Forcibly displaced migrants are currently undertaking “increasingly dangerous routes, not least because of misguided policies that have been pursued with determination.” The Mayor of Rome, Roberto Gualtieri, said this in his speech on the occasion of the presentation of the 2024 Annual Report commissioned by Centro Astalli, the Italian headquarters of the Jesuit Refugee Service (JRS). In 2023, the Centro Astalli, with its branches in Bologna, Catania, Grumo Nevano, Vicenza, Padua, Palermo and Trento, assisted around 11,000 people in Rome and 22,000 throughout the country. Worldwide, the Mayor of Rome said, “a record 110 million people have been forcibly displaced. This is also due to the lack of legal and safe entry routes, which leads migrants to entrust themselves to human traffickers.” Not to mention “the bureaucracy that delays the processing of requests for international protection.” As a result, Gualtieri said, “in 2023 there were 8,500 deaths on migrant routes and 3,000 deaths in the Mediterranean: a tragic average of 8 deaths per day.” Gualtieri thanked Centro Astalli for its efforts “to welcome, protect and support all those fleeing crisis areas who arrive in Italy after tragic ordeals such as torture and violence that leave deep scars.” For its part, the Municipality of Rome, also in view of the Jubilee, is “stepping up its efforts to offer migrants an increasingly personalised welcome, including urban integration projects such as the One-Stop Immigration Desk, along with structured pathways to facilitate vocational training, internships and self-sufficient integration.”
“We are witnessing an erosion of the right to asylum in Europe”,
denounced Father Camillo Ripamonti, President of Centro Astalli. The recent Pact on Migration and Asylum, recently approved by the European Parliament, he said, “marks a retrograde step with regard to the right to asylum, because – as the facts and events of 2023 have shown – it is not through externalisation, refoulement, the absence of a genuine rescue at sea policy and of fast-track procedures at the border that the migratory phenomenon can be managed.” “Complexity is not the same as complication,” the Jesuit priest insisted:
“The so-called migration problem is not solved by removing people from European soil, but by eliminating the causes of forced displacement.”

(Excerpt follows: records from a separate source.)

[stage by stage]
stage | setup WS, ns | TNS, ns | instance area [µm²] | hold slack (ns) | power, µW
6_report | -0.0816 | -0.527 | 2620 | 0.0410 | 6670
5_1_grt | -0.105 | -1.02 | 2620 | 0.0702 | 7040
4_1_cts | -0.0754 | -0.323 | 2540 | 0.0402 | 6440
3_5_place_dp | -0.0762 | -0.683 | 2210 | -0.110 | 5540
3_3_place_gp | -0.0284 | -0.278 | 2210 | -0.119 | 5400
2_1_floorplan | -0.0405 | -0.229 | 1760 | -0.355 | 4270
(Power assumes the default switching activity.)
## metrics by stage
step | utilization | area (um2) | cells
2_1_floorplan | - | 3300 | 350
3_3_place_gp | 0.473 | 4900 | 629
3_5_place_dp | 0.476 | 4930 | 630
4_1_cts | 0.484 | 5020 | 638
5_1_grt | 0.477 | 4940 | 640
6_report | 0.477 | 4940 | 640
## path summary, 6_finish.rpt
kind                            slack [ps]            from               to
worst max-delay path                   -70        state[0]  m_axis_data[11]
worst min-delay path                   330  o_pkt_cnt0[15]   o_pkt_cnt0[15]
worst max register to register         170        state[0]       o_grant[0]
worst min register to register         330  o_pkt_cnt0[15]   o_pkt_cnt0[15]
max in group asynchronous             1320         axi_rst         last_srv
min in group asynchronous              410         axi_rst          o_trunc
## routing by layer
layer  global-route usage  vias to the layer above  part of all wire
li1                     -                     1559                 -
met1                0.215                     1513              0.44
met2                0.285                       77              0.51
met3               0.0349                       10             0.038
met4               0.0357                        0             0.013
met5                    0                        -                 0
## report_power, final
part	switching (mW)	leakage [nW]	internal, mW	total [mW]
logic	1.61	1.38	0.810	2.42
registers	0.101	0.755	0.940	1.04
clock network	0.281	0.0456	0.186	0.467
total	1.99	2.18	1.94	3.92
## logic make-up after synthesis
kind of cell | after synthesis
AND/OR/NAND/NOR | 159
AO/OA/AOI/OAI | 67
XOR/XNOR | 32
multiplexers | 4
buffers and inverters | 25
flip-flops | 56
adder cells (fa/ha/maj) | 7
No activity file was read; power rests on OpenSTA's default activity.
[src/rtl/rca_result_collector.sv]
// Collects the LSB and MSB half-sums from the time-multiplexed adder,
// reassembles the full sum with final carry, and offers it on ready/valid.
module rca_result_collector
  import rca_pkg::*;
#(
  parameter int HALF_W = HALF_W_DEF,
  parameter int CNT_W  = CNT_W_DEF
) (
  input  logic                CLK,
  input  logic                RST,
  input  logic                in_valid,
  output logic                in_ready,
  input  logic [HALF_W-1:0]   S_half,
  input  logic                C_half,
  input  logic                flag,
  input  logic                mode16,
  output logic                out_valid,
  input  logic                out_ready,
  output logic [2*HALF_W-1:0] SUM,
  output logic                C_out,
  output logic                seq_err,
  output logic [CNT_W-1:0]    result_cnt
);

  state_e              state_q, state_d;
  logic [2*HALF_W-1:0] sum_q, sum_d;
  logic                c_out_q, c_out_d;
  logic                seq_err_q, seq_err_d;
  logic [CNT_W-1:0]    cnt_q, cnt_d;

  logic in_fire;
  logic lsb_accept;
  logic msb_accept;
  logic deliver;

  // in_ready is a pure decode of state_q, so in_fire never depends on itself.
  assign in_fire    = in_valid && in_ready;
  assign lsb_accept = in_fire && (flag == FLAG_LSB);
  assign msb_accept = in_fire && (flag == FLAG_MSB) && (state_q == WAIT_MSB);
  assign deliver    = (state_q == HOLD) && out_ready;

  // State register and datapath registers.
  // NOTE: sequential state uses non-blocking (<=) so every register samples
  // the pre-edge values of the others, independent of statement order.
  always_ff @(posedge CLK) begin
    if (RST) begin
      state_q   <= IDLE;
      sum_q     <= '0;
      c_out_q   <= 1'b0;
      seq_err_q <= 1'b0;
      cnt_q     <= '0;
    end else begin
      state_q   <= state_d;
      sum_q     <= sum_d;
      c_out_q   <= c_out_d;
      seq_err_q <= seq_err_d;
      cnt_q     <= cnt_d;
    end
  end

  // Next-state logic.
  // NOTE: every always_comb output gets a default first, so no path leaves
  // it unassigned and no latch is inferred.
  always_comb begin
    state_d = state_q;
    unique case (state_q)
      IDLE, WAIT_MSB: begin
        if (lsb_accept) begin
          state_d = mode16 ? HOLD : WAIT_MSB;
        end else if (msb_accept) begin
          state_d = HOLD;
        end
      end
      HOLD: begin
        if (out_ready) begin
          state_d = IDLE;
        end
      end
      default: state_d = IDLE;
    endcase
  end

  // Datapath next values: the LSB half always restarts a result, so a second
  // LSB in WAIT_MSB simply overwrites the first.
  always_comb begin
    sum_d     = sum_q;
    c_out_d   = c_out_q;
    seq_err_d = 1'b0;
    cnt_d     = cnt_q;

    if (lsb_accept) begin
      sum_d[HALF_W-1:0] = S_half;
      if (mode16) begin
        sum_d[2*HALF_W-1:HALF_W] = '0;
        c_out_d                  = C_half;
      end
      seq_err_d = (state_q == WAIT_MSB);
    end else if (msb_accept) begin
      sum_d[2*HALF_W-1:HALF_W] = S_half;
      c_out_d                  = C_half;
    end else if (in_fire) begin
      // MSB half arriving in IDLE: data dropped, flagged.
      seq_err_d = 1'b1;
    end

    if (deliver) begin
      cnt_d = cnt_q + CNT_W'(1);
    end
  end

  // Output decode: all outputs come from registers only.
  always_comb begin
    in_ready  = (state_q != HOLD);
    out_valid = (state_q == HOLD);
  end

  assign SUM        = sum_q;
  assign C_out      = c_out_q;
  assign seq_err    = seq_err_q;
  assign result_cnt = cnt_q;

endmodule : rca_result_collector
### src/rtl/cmp_pkg.sv
// ============================================================================
// Module      : cmp_pkg
// Description : Shared types and sizing helpers for the digit-serial comparator.
// Revision    : 1.0 - initial release
// ============================================================================
`default_nettype none

package cmp_pkg;

    typedef enum logic [1:0] {
        IDLE = 2'd0,
        RUN  = 2'd1,
        DONE = 2'd2
    } cmp_state_t;

    typedef struct packed {
        logic gt;
        logic eq;
        logic lt;
    } cmp_result_t;

    function automatic int calc_ndig(input int width, input int digit);
        return width / digit;
    endfunction

    function automatic int calc_cnt_w(input int ndig);
        return (ndig > 1) ? $clog2(ndig) : 1;
    endfunction

endpackage

`default_nettype wire

### src/rtl/digit_cmp.sv
// ============================================================================
// Module      : digit_cmp
// Description : Combinational unsigned compare of one DIGIT-bit digit pair.
// Revision    : 1.0 - initial release
// ============================================================================
`default_nettype none

module digit_cmp #(
    parameter int DIGIT = 2
) (
    input  logic [DIGIT-1:0] a,
    input  logic [DIGIT-1:0] b,
    output logic             gt,
    output logic             lt
);

    assign gt = (a > b);
    assign lt = (a < b);

endmodule

`default_nettype wire

### src/rtl/seq_comparator.sv
// ============================================================================
// Module      : seq_comparator
// Description : Digit-serial MSB-first magnitude comparator with early exit.
//               Optional two's-complement mode via SEQ_CMP_SIGNED_EN.
// Revision    : 1.0 - initial release
// ============================================================================
`default_nettype none

module seq_comparator
    import cmp_pkg::*;
#(
    parameter int WIDTH = 8,
    parameter int DIGIT = 2
) (
    input  logic             clk,
    input  logic             rst_n,
    input  logic             start,
    input  logic [WIDTH-1:0] a,
    input  logic [WIDTH-1:0] b,
`ifdef SEQ_CMP_SIGNED_EN
    input  logic             signed_mode,
`endif
    output logic             busy,
    output logic             done,
    output logic             Gt,
    output logic             Eq,
    output logic             Lt
);

    localparam int                 c_NDIG  = calc_ndig(WIDTH, DIGIT);
    localparam int                 c_CNT_W = calc_cnt_w(c_NDIG);
    localparam logic [c_CNT_W-1:0] c_LAST  = c_CNT_W'(c_NDIG - 1);
    localparam logic [c_CNT_W-1:0] c_ONE   = c_CNT_W'(1);

    cmp_state_t         r_state;
    cmp_state_t         w_next;
    logic [WIDTH-1:0]   r_sa;
    logic [WIDTH-1:0]   r_sb;
    logic [c_CNT_W-1:0] r_cnt;
    cmp_result_t        r_res;
    logic [WIDTH-1:0]   w_bias;
    logic               w_gt;
    logic               w_lt;
    logic               w_accept;
    logic               w_decide;

    // Flipping both MSBs maps two's-complement order onto unsigned order.
`ifdef SEQ_CMP_SIGNED_EN
    localparam logic [WIDTH-1:0] c_MSB = WIDTH'(1) << (WIDTH - 1);
    assign w_bias = signed_mode ? c_MSB : '0;
`else
    assign w_bias = '0;
`endif

    digit_cmp #(
        .DIGIT (DIGIT)
    ) u_digit_cmp (
        .a  (r_sa[WIDTH-1 -: DIGIT]),
        .b  (r_sb[WIDTH-1 -: DIGIT]),
        .gt (w_gt),
        .lt (w_lt)
    );

    assign w_accept = start && (r_state != RUN);
    assign w_decide = (r_state == RUN) && (w_gt || w_lt || (r_cnt == c_LAST));

    always_comb begin
        w_next = r_state;
        case (r_state)
            IDLE:    if (start) w_next = RUN;
            RUN:     if (w_decide) w_next = DONE;
            DONE:    w_next = start ? RUN : IDLE;
            default: w_next = IDLE;
        endcase
    end

    always_ff @(posedge clk or negedge rst_n) begin
        if (!rst_n) begin
            r_state <= IDLE;
        end else begin
            r_state <= w_next;
        end
    end

    always_ff @(posedge clk or negedge rst_n) begin
        if (!rst_n) begin
            r_sa  <= '0;
            r_sb  <= '0;
            r_cnt <= '0;
            r_res <= '0;
        end else if (w_accept) begin
            r_sa  <= a ^ w_bias;
            r_sb  <= b ^ w_bias;
            r_cnt <= '0;
        end else if (r_state == RUN) begin
            if (w_decide) begin
                r_res.gt <= w_gt;
                r_res.eq <= !(w_gt || w_lt);
                r_res.lt <= w_lt;
            end else begin
                r_sa  <= r_sa << DIGIT;
                r_sb  <= r_sb << DIGIT;
                r_cnt <= r_cnt + c_ONE;
            end
        end
    end

    assign busy = (r_state == RUN);
    assign done = (r_state == DONE);
    assign Gt   = r_res.gt;
    assign Eq   = r_res.eq;
    assign Lt   = r_res.lt;

endmodule

`default_nettype wire

### config.mk
export PLATFORM = sky130hd
export DESIGN_NAME = seq_comparator
export DESIGN_NICKNAME = d
export VERILOG_FILES = /design/src/rtl/cmp_pkg.sv /design/src/rtl/digit_cmp.sv /design/src/rtl/seq_comparator.sv
export SDC_FILE = /design/constraint.sdc
export NUM_CORES = 1
export LEC_CHECK = 0
export BUFFER_PORTS_ARGS = -buffer_cell sky130_fd_sc_hd__buf_2
export CELL_PAD_IN_SITES_DETAIL_PLACEMENT = 0
export CELL_PAD_IN_SITES_GLOBAL_PLACEMENT = 1
export CORE_MARGIN = 3
export CORE_UTILIZATION = 25
export DETAILED_ROUTE_END_ITERATION = 8
export GPL_ROUTABILITY_DRIVEN = 1
export GPL_TIMING_DRIVEN = 0
export PLACE_DENSITY = 0.48
export SLEW_MARGIN = 30
export SYNTH_ARGS = -nofsm -noshare
export SYNTH_HDL_FRONTEND = slang
export SYNTH_SLANG_ARGS = --single-unit
### constraint.sdc
create_clock -name clk -period 2.1 [get_ports clk]
set_input_delay 0.42 -clock clk [delete_from_list [all_inputs] [get_ports clk]]
set_output_delay 0.42 -clock clk [all_outputs]
set_load 0.02 [all_outputs]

According to the Centro Astalli, “we have missed an opportunity with this new European Pact”: “It is only by tackling the migratory phenomenon together, in a proactive way, that we can turn it into a resource, and not by treating it separately in each country, with a defensive approach.” As far as Italy is concerned, “2023 will be remembered as the year of the emergency decree on migration,” said Ripamonti. He denounced “a steady deterioration in reception” over the past year. Out of a total of 235 people housed by the Centro Astalli in Rome, one in six had been subjected to torture and violence, and one in six suffered some form of health vulnerability. “There are also hidden forms of vulnerability,” said the Jesuit priest, “which are often the result of unresolved traumas. For these traumas to surface and be channelled into a treatment programme, victims need time, attention and an appropriate reception plan in terms of facilities and procedures. The idea of restricting reception planning to the explicitly vulnerable condemns people with invisible vulnerabilities to their fate as vulnerable people.
“Cooperation with institutions, not confrontation”.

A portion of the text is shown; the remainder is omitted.